== YOUR ASSIGNMENT ==
Your answer should consist only of the lines below from the one with "export SETUP_SLACK_MARGIN = 1.39" through the one with "Count of plain", copied exactly.

== DATA SECTION ==

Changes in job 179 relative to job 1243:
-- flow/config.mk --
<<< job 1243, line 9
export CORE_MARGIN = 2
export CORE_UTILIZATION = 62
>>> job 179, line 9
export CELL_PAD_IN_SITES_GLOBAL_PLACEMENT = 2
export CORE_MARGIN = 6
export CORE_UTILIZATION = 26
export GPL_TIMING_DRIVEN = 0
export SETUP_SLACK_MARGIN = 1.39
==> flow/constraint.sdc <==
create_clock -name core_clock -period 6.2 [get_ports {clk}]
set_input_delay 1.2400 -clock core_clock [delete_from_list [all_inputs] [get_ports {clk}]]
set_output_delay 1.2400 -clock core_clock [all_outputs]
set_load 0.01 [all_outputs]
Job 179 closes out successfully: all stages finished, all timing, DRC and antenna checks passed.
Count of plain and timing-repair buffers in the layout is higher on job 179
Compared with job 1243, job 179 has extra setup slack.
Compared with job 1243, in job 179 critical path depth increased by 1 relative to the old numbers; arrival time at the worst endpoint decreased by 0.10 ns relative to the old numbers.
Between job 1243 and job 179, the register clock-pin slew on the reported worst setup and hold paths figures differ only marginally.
module mul (
    input logic clk,
	input logic rst_b,
    input logic mul_req,
	input logic [2:0] mul_req_id,
	input logic [63:0] mul_data1,
	input logic [63:0] mul_data2,
	input logic grant,
	output logic mul_rsp,
	output logic [2:0] mul_rsp_id,
	output logic [63:0] mul_rsp_data,
	output logic mul_free
);
logic mul_req_q;
logic [2:0] mul_req_id_q;
logic [63:0] mul_data1_q, mul_data2_q;
logic mul_req_q2;
logic [2:0] mul_req_id_q2;
logic [63:0] mul_data1_q2, mul_data2_q2;
logic mul_rsp_prev;
logic [2:0] mul_rsp_id_prev;
logic [128:0] mul_rsp_data_prev;
always_ff @(posedge clk or negedge rst_b) begin
    if(!rst_b) begin
	    mul_free <= 1'b1;
		mul_req_q <= '0;
		mul_req_q2 <= '0;
		mul_rsp <= '0;
		mul_rsp_id <= '0;
		mul_rsp_data <= '0;
		mul_rsp_prev <= '0;
	end else begin
	    if(mul_req) mul_free <= 1'b0;
	    mul_req_q <= mul_req;
		mul_req_id_q <= mul_req_id;
		mul_data1_q <= mul_data1;
		mul_data2_q <= mul_data2;
		mul_req_q2 <= mul_req_q;
		mul_req_id_q2 <= mul_req_id_q;
		mul_data1_q2 <= mul_data1_q;
		mul_data2_q2 <= mul_data2_q;
		mul_rsp_prev <= mul_req_q2;
		mul_rsp_id_prev <= mul_req_id_q2;
		mul_rsp_data_prev <= (mul_data1_q2 * mul_data2_q2);
		if(grant) begin
		    mul_free <= 1'b1;
			mul_rsp <= 0;
			mul_rsp_id <= '0;
			mul_rsp_data <= '0;
		end else begin
			if(mul_rsp_prev) begin
				mul_rsp <= 1'b1;
				mul_rsp_id <= mul_rsp_id_prev;
				mul_rsp_data <= mul_rsp_data_prev[63:0];
			end
		end	
    end
end
endmodule
==> inputs of 04-20 <==
==> flow/design.v (excerpt) <==
module path_math
    (input [11:0] location,  
     input [11:0] target,  
     input [4:0] current_orientation,  
     input clock,
     input enable,
     input reset,
     output reg done,
	  output reg [4:0] needed_orientation,  
     output reg [11:0] move_command);
==> flow/config.mk <==
export PLATFORM = sky130hd
export DESIGN_NAME = path_math
export DESIGN_NICKNAME = path_math
export VERILOG_FILES = /design/flow/design.v
export SDC_FILE = /design/flow/constraint.sdc
export NUM_CORES = 4
export LEC_CHECK = 0
export CAP_MARGIN = 15
export CORE_MARGIN = 2
export CORE_UTILIZATION = 71
export SLEW_MARGIN = 20
==> flow/constraint.sdc <==
create_clock -name core_clock -period 7.68 [get_ports {clock}]
set_input_delay 1.5360 -clock core_clock [delete_from_list [all_inputs] [get_ports {clock}]]
set_output_delay 1.5360 -clock core_clock [all_outputs]
set_load 0.01 [all_outputs]
run.sh (not shown) runs the stock make flow with config.mk's settings and CLKGATE_MAP_FILE=.
==> 09-25 (differences from 04-20) <==
ABC_AREA = 1   (was unset)
CAP_MARGIN = 20   (was 15)
CORE_MARGIN = 9   (was 2)
CORE_UTILIZATION = 63   (was 71)
CTS_CLUSTER_SIZE = 16   (was unset)
GPL_TIMING_DRIVEN = 0   (was unset)
HOLD_SLACK_MARGIN = 0.06   (was unset)
==> flow/constraint.sdc (replaced) <==
create_clock -name core_clock -period 12.0 [get_ports {clock}]
set_input_delay 2.4000 -clock core_clock [delete_from_list [all_inputs] [get_ports {clock}]]
set_output_delay 2.4000 -clock core_clock [all_outputs]
set_load 0.01 [all_outputs]
==> CHANGELOG.md <==
### Metrics

- Status: complete, but fails checks
- Failing Checks: setup timing
- DR top layer: met4
- Setup Viol. Count Final: 24
- Top-area cell share: 0.2401
- Setup WS post-layout: -1.220 ns
- Rel. slew slack: 0.3011
That was 04-20.
Setup of JK:
## vga_top
module vga_top(
	input ClkPort,
	input BtnC,
	input BtnU,
	input BtnD,
	input BtnR,
	input BtnL,
	input MoveTick,  
	output hSync, vSync,
	output [3:0] vgaR, vgaG, vgaB,
	output An0, An1, An2, An3, An4, An5, An6, An7,
	output Ca, Cb, Cc, Cd, Ce, Cf, Cg, Dp,
	output MemOE, MemWR, RamCS, QuadSpiFlashCS
	);
	wire Reset;
	assign Reset=BtnC;
	wire bright;
	wire[9:0] hc, vc;
	wire[3:0] lives;
	wire [6:0] ssdOut;
	wire [3:0] anode;
	wire [11:0] rgb;
	display_controller dc(.clk(ClkPort), .rst(Reset), .hSync(hSync), .vSync(vSync), .bright(bright), .hCount(hc), .vCount(vc));
	game_control sc(.clk(ClkPort), .en(MoveTick), .bright(bright), .rst(BtnC), .up(BtnU), .down(BtnD),.left(BtnL),.right(BtnR),.hCount(hc), .vCount(vc), .rgb(rgb), .lives(lives));
	display_lives cnt(.clk(ClkPort), .displayNumber(lives), .anode(anode), .ssdOut(ssdOut));
	assign vgaR = rgb[11 : 8];
	assign vgaG = rgb[7  : 4];
	assign vgaB = rgb[3  : 0];
	assign {MemOE, MemWR, RamCS, QuadSpiFlashCS} = 4'b1111;
	assign {An7, An6, An5, An4, An3, An2, An1, An0} = {4'b1111, anode};
	assign {Ca, Cb, Cc, Cd, Ce, Cf, Cg} = ssdOut[6 : 0];
	assign Dp = 1'b1;  
endmodule
Size in the first run: ~4,000 cells after synthesis, about 120 flip-flops, about 41 I/O pins.
clock: 7.38 ns
lec_check: 0
abc_area: 1
cap_margin: 35
core_aspect_ratio: 0.78
core_margin: 7
core_utilization: 37
cts_cluster_size: 27
gpl_routability_driven: 0
gpl_timing_driven: 0
place_density_lb_addon: 0.08
setup_slack_margin: -0.22
slew_margin: 5
tns_end_percent: 35
run.sh (not shown) runs the stock make flow with config.mk's settings and CLKGATE_MAP_FILE=.
Complete run, failing final checks: JK, reason setup timing.
[inputs] MS vs JK
- GPL_TIMING_DRIVEN now 1, was 0
- CAP_MARGIN now 20, was 35
- the clock period (ns, I/O delays scaled along) now 7.4, was 7.38
Notes after the runs:
In summary, MS completed successfully, with a layout that passed the timing, DRC and antenna checks.
Between JK and MS, the global-route wire length before repair is lower for MS.
For JK, the capture point of the critical path was vgaB[3], unlike MS, where it was vgaG[3].
Comparing total number of nets in the final design for JK and MS, the smaller number came from MS.
Going from JK to MS, the clock power share was found to have gone up by 0.4 points.
MS vs JK: global-route usage down in MS
Clock-buffer cell count, JK and MS: higher on JK


== run 1 ==
Starting RTL as in the previous note.
## vga_top
module vga_top(
	input ClkPort,
	input BtnC,
	input BtnU,
	input BtnD,
	input BtnR,
	input BtnL,
	input MoveTick,  
	output hSync, vSync,
	output [3:0] vgaR, vgaG, vgaB,
	output An0, An1, An2, An3, An4, An5, An6, An7,
	output Ca, Cb, Cc, Cd, Ce, Cf, Cg, Dp,
	output MemOE, MemWR, RamCS, QuadSpiFlashCS
	);
==> flow/config.mk <==
export PLATFORM = sky130hd
export DESIGN_NAME = vga_top
export DESIGN_NICKNAME = vga_top
export VERILOG_FILES = /design/flow/design.v
export SDC_FILE = /design/flow/constraint.sdc
export NUM_CORES = 4
export LEC_CHECK = 0
export CAP_MARGIN = 20
export CORE_MARGIN = 2
export CORE_UTILIZATION = 72
export CTS_CLUSTER_DIAMETER = 363
export CTS_CLUSTER_SIZE = 14
export PLACE_DENSITY_LB_ADDON = 0.26
export SETUP_SLACK_MARGIN = -0.62
export SLEW_MARGIN = 35
==> flow/constraint.sdc <==
create_clock -name core_clock -period 6.34 [get_ports {ClkPort}]
set_input_delay 1.2680 -clock core_clock [delete_from_list [all_inputs] [get_ports {ClkPort}]]
set_output_delay 1.2680 -clock core_clock [all_outputs]
set_load 0.01 [all_outputs]
The flow for run 1 finished, though final verification flagged negative setup slack.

== YOUR RESPONSE ==
export SETUP_SLACK_MARGIN = 1.39
==> flow/constraint.sdc <==
create_clock -name core_clock -period 6.2 [get_ports {clk}]
set_input_delay 1.2400 -clock core_clock [delete_from_list [all_inputs] [get_ports {clk}]]
set_output_delay 1.2400 -clock core_clock [all_outputs]
set_load 0.01 [all_outputs]
Job 179 closes out successfully: all stages finished, all timing, DRC and antenna checks passed.
Count of plain and timing-repair buffers in the layout is higher on job 179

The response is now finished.